After clearing customs (yes they all got through, but with a few bags are transit on the next plane from LA), everyone boarded the bus and headed to South Melbourne - home for the next 17 days for the team.

The check-in process went smoothly thanks to good planning, then the team received their off field team uniforms. A quick team meeting and the boys grabbed a walk to stretch the legs and get some fresh air. Making their way to Southbank, a local river walk precinct that has some great restaurants, they grabbed a bite to eat to reload before heading over to the MCG, home of football in Australia, to watch their first Live AFL game - Melbourne Vs.
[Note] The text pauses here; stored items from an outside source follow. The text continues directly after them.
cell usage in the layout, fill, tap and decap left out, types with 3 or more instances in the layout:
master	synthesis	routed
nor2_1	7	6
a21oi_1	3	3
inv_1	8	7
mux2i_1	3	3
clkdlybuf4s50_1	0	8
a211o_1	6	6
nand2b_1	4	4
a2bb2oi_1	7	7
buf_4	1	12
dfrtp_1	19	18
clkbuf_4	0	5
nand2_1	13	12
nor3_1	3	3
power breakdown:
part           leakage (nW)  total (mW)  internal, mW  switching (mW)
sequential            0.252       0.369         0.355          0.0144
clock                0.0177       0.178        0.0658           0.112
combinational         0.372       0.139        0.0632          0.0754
### src/rtl/gpa_fhdo_pkg.sv
// Shared definitions for the GPA-FHDO SPI responder.
// Holds the 24-bit frame field positions, the channel count, the bit
// counter width and the receive FSM state encoding.
package gpa_fhdo_pkg;

    localparam int FRAME_BITS = 24;
    localparam int WR_BIT     = 19;
    localparam int CH_MSB     = 18;
    localparam int CH_LSB     = 16;
    localparam int PAYLOAD_W  = 16;
    localparam int NUM_CH     = 4;

    // Bit counter saturates rather than wrapping, so overlong frames can
    // never alias back to a legal length.
    localparam int           CNT_W   = 6;
    localparam logic [5:0]   CNT_MAX = 6'h3F;

    typedef enum logic [1:0] {
        IDLE  = 2'd0,
        SHIFT = 2'd1,
        CHECK = 2'd2
    } state_t;

endpackage

### src/rtl/gpa_fhdo_sync_edge.sv
// Input synchroniser with edge detection.
// Brings one asynchronous SPI pin into the clk domain through SYNC_STAGES
// flops, then compares the synchronised level with its previous sample.
// Ports:
//   clk      in   system clock
//   rst_n    in   asynchronous active-low reset (all flops clear to 0)
//   i_async  in   raw pin
//   o_level  out  synchronised level
//   o_rise   out  one-cycle pulse on a 0->1 transition of o_level
//   o_fall   out  one-cycle pulse on a 1->0 transition of o_level
module gpa_fhdo_sync_edge #(
    parameter int SYNC_STAGES = 2
) (
    input  logic clk,
    input  logic rst_n,
    input  logic i_async,
    output logic o_level,
    output logic o_rise,
    output logic o_fall
);

    logic [SYNC_STAGES-1:0] r_sync;
    logic                   r_prev;

    // Clearing to 0 matters for csn: if csn is already low when reset is
    // released, no falling edge is seen and the FSM stays in IDLE.
    always_ff @(posedge clk or negedge rst_n) begin
        if (!rst_n) begin
            r_sync <= '0;
            r_prev <= 1'b0;
        end else begin
            r_sync <= {r_sync[SYNC_STAGES-2:0], i_async};
            r_prev <= r_sync[SYNC_STAGES-1];
        end
    end

    assign o_level = r_sync[SYNC_STAGES-1];
    assign o_rise  =  r_sync[SYNC_STAGES-1] & ~r_prev;
    assign o_fall  = ~r_sync[SYNC_STAGES-1] &  r_prev;

endmodule

### src/rtl/gpa_fhdo_spi_rx.sv
// SPI responder emulating the GPA-FHDO 4-channel DAC.
// Deserialises 24-bit frames (MSB first, sampled on the sclk falling edge),
// decodes {ignored[23:20], write[19], channel[18:16], payload[15:0]} and
// holds the last value written to each channel. Frames with bit19=0 are
// passed out raw on cmd_o.
// Optional build macro: GPA_FHDO_SPI_RX_READBACK_EN
//   defined   : fhd_sdi_o shifts out {8'h00, chK} (K = last written channel)
//               MSB first, one bit per sclk rising edge.
//   undefined : fhd_sdi_o is tied low.
// Ports:
//   clk, rst_n            system clock, asynchronous active-low reset
//   fhd_clk_i/sdo_i/csn_i SPI clock, data (master out), chip select (low)
//   fhd_sdi_o             readback data to the master
//   ch0_o..ch3_o          channel registers
//   upd_o, upd_ch_o       one-cycle update pulse and its channel
//   cmd_o, cmd_valid_o    last non-DAC frame and its pulse
//   frame_err_o           sticky error, cleared by the next good frame
module gpa_fhdo_spi_rx
    import gpa_fhdo_pkg::*;
#(
    parameter int FRAME_BITS  = 24,
    parameter int SYNC_STAGES = 2
) (
    input  logic                  clk,
    input  logic                  rst_n,
    input  logic                  fhd_clk_i,
    input  logic                  fhd_sdo_i,
    input  logic                  fhd_csn_i,
    output logic                  fhd_sdi_o,
    output logic [PAYLOAD_W-1:0]  ch0_o,
    output logic [PAYLOAD_W-1:0]  ch1_o,
    output logic [PAYLOAD_W-1:0]  ch2_o,
    output logic [PAYLOAD_W-1:0]  ch3_o,
    output logic                  upd_o,
    output logic [1:0]            upd_ch_o,
    output logic [23:0]           cmd_o,
    output logic                  cmd_valid_o,
    output logic                  frame_err_o
);

    logic w_sclk_lvl, w_sclk_rise, w_sclk_fall;
    logic w_sdo_lvl,  w_sdo_rise,  w_sdo_fall;
    logic w_csn_lvl,  w_csn_rise,  w_csn_fall;

    gpa_fhdo_sync_edge #(.SYNC_STAGES(SYNC_STAGES)) u_sync_sclk (
        .clk(clk), .rst_n(rst_n), .i_async(fhd_clk_i),
        .o_level(w_sclk_lvl), .o_rise(w_sclk_rise), .o_fall(w_sclk_fall)
    );

    gpa_fhdo_sync_edge #(.SYNC_STAGES(SYNC_STAGES)) u_sync_sdo (
        .clk(clk), .rst_n(rst_n), .i_async(fhd_sdo_i),
        .o_level(w_sdo_lvl), .o_rise(w_sdo_rise), .o_fall(w_sdo_fall)
    );

    gpa_fhdo_sync_edge #(.SYNC_STAGES(SYNC_STAGES)) u_sync_csn (
        .clk(clk), .rst_n(rst_n), .i_async(fhd_csn_i),
        .o_level(w_csn_lvl), .o_rise(w_csn_rise), .o_fall(w_csn_fall)
    );

    state_t                 r_state;
    logic [FRAME_BITS-1:0]  r_shift;
    logic [CNT_W-1:0]       r_cnt;
    logic                   r_pend;
    logic [PAYLOAD_W-1:0]   r_ch [NUM_CH];
    logic                   r_upd;
    logic [1:0]             r_upd_ch;
    logic [23:0]            r_cmd;
    logic                   r_cmd_valid;
    logic                   r_err;

    logic       w_start;
    logic [2:0] w_frame_ch;
    logic       w_ch_ok;
    logic       w_unused;

    // A csn fall seen during CHECK is parked in r_pend so back-to-back
    // frames start one cycle later from IDLE instead of being lost.
    assign w_start    = (r_state == IDLE) && (w_csn_fall || r_pend);
    assign w_frame_ch = r_shift[CH_MSB:CH_LSB];
    assign w_ch_ok    = int'(w_frame_ch) < NUM_CH;

    always_ff @(posedge clk or negedge rst_n) begin
        if (!rst_n) begin
            r_state     <= IDLE;
            r_shift     <= '0;
            r_cnt       <= '0;
            r_pend      <= 1'b0;
            for (int i = 0; i < NUM_CH; i++) r_ch[i] <= '0;
            r_upd       <= 1'b0;
            r_upd_ch    <= '0;
            r_cmd       <= '0;
            r_cmd_valid <= 1'b0;
            r_err       <= 1'b0;
        end else begin
            r_upd       <= 1'b0;
            r_cmd_valid <= 1'b0;
            case (r_state)
                IDLE: begin
                    r_pend <= 1'b0;
                    if (w_start) begin
                        r_state <= SHIFT;
                        r_cnt   <= '0;
                        r_shift <= '0;
                    end
                end
                SHIFT: begin
                    // Shift before closing so a bit that coincides with the
                    // csn rise still belongs to this frame.
                    if (w_sclk_fall) begin
                        r_shift <= {r_shift[FRAME_BITS-2:0], w_sdo_lvl};
                        if (r_cnt != CNT_MAX) r_cnt <= r_cnt + 1'b1;
                    end
                    if (w_csn_rise) r_state <= CHECK;
                end
                CHECK: begin
                    r_state <= IDLE;
                    r_pend  <= w_csn_fall;
                    if (r_cnt != 6'(FRAME_BITS)) begin
                        r_err <= 1'b1;
                    end else if (r_shift[WR_BIT]) begin
                        if (w_ch_ok) begin
                            r_ch[w_frame_ch[1:0]] <= r_shift[PAYLOAD_W-1:0];
                            r_upd    <= 1'b1;
                            r_upd_ch <= w_frame_ch[1:0];
                            r_err    <= 1'b0;
                        end else begin
                            r_err <= 1'b1;
                        end
                    end else begin
                        r_cmd       <= r_shift[23:0];
                        r_cmd_valid <= 1'b1;
                        r_err       <= 1'b0;
                    end
                end
                default: r_state <= IDLE;
            endcase
        end
    end

    assign ch0_o       = r_ch[0];
    assign ch1_o       = r_ch[1];
    assign ch2_o       = r_ch[2];
    assign ch3_o       = r_ch[3];
    assign upd_o       = r_upd;
    assign upd_ch_o    = r_upd_ch;
    assign cmd_o       = r_cmd;
    assign cmd_valid_o = r_cmd_valid;
    assign frame_err_o = r_err;

`ifdef GPA_FHDO_SPI_RX_READBACK_EN
    logic [FRAME_BITS-1:0] r_tx;
    logic                  r_sdi;

    // r_upd_ch only changes on a valid write, so it already names the
    // channel of the previous valid write (0 after reset). Each sclk rise
    // presents the current MSB, so bit 23 is on the line for the first
    // falling (sampling) edge.
    always_ff @(posedge clk or negedge rst_n) begin
        if (!rst_n) begin
            r_tx  <= '0;
            r_sdi <= 1'b0;
        end else if (w_start) begin
            r_tx  <= {8'h00, r_ch[r_upd_ch]};
            r_sdi <= 1'b0;
        end else if (r_state == SHIFT) begin
            if (w_sclk_rise) begin
                r_sdi <= r_tx[FRAME_BITS-1];
                r_tx  <= {r_tx[FRAME_BITS-2:0], 1'b0};
            end
        end else begin
            r_sdi <= 1'b0;
        end
    end

    assign fhd_sdi_o = r_sdi;
    assign w_unused  = ^{w_csn_lvl, w_sdo_rise, w_sdo_fall, w_sclk_lvl};
`else
    assign fhd_sdi_o = 1'b0;
    assign w_unused  = ^{w_csn_lvl, w_sdo_rise, w_sdo_fall, w_sclk_lvl, w_sclk_rise};
`endif

endmodule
St Kilda.

Watching an AFL game live kills watching it on the TV, as most sports do and the guys seemed to lap it up. Coffees came in to play at half time to keep bodies from closing down and to keep the heart rate pumping to quickly adapt to the new time zones. The team has three days before the first game and as night is day and day is night for their body clocks, it will be tough in the first few days for many. Good planning again will ease the pain of adapting. Rule one for today; keep awake until at least 7pm!

Game was played at high intensity but the Saints were way too good coming home with a big win. Melbourne have 4 big injuries from the game and a tough next four weeks, so their finals campaign may be over if they can’t preform a miracle turnaround quickly!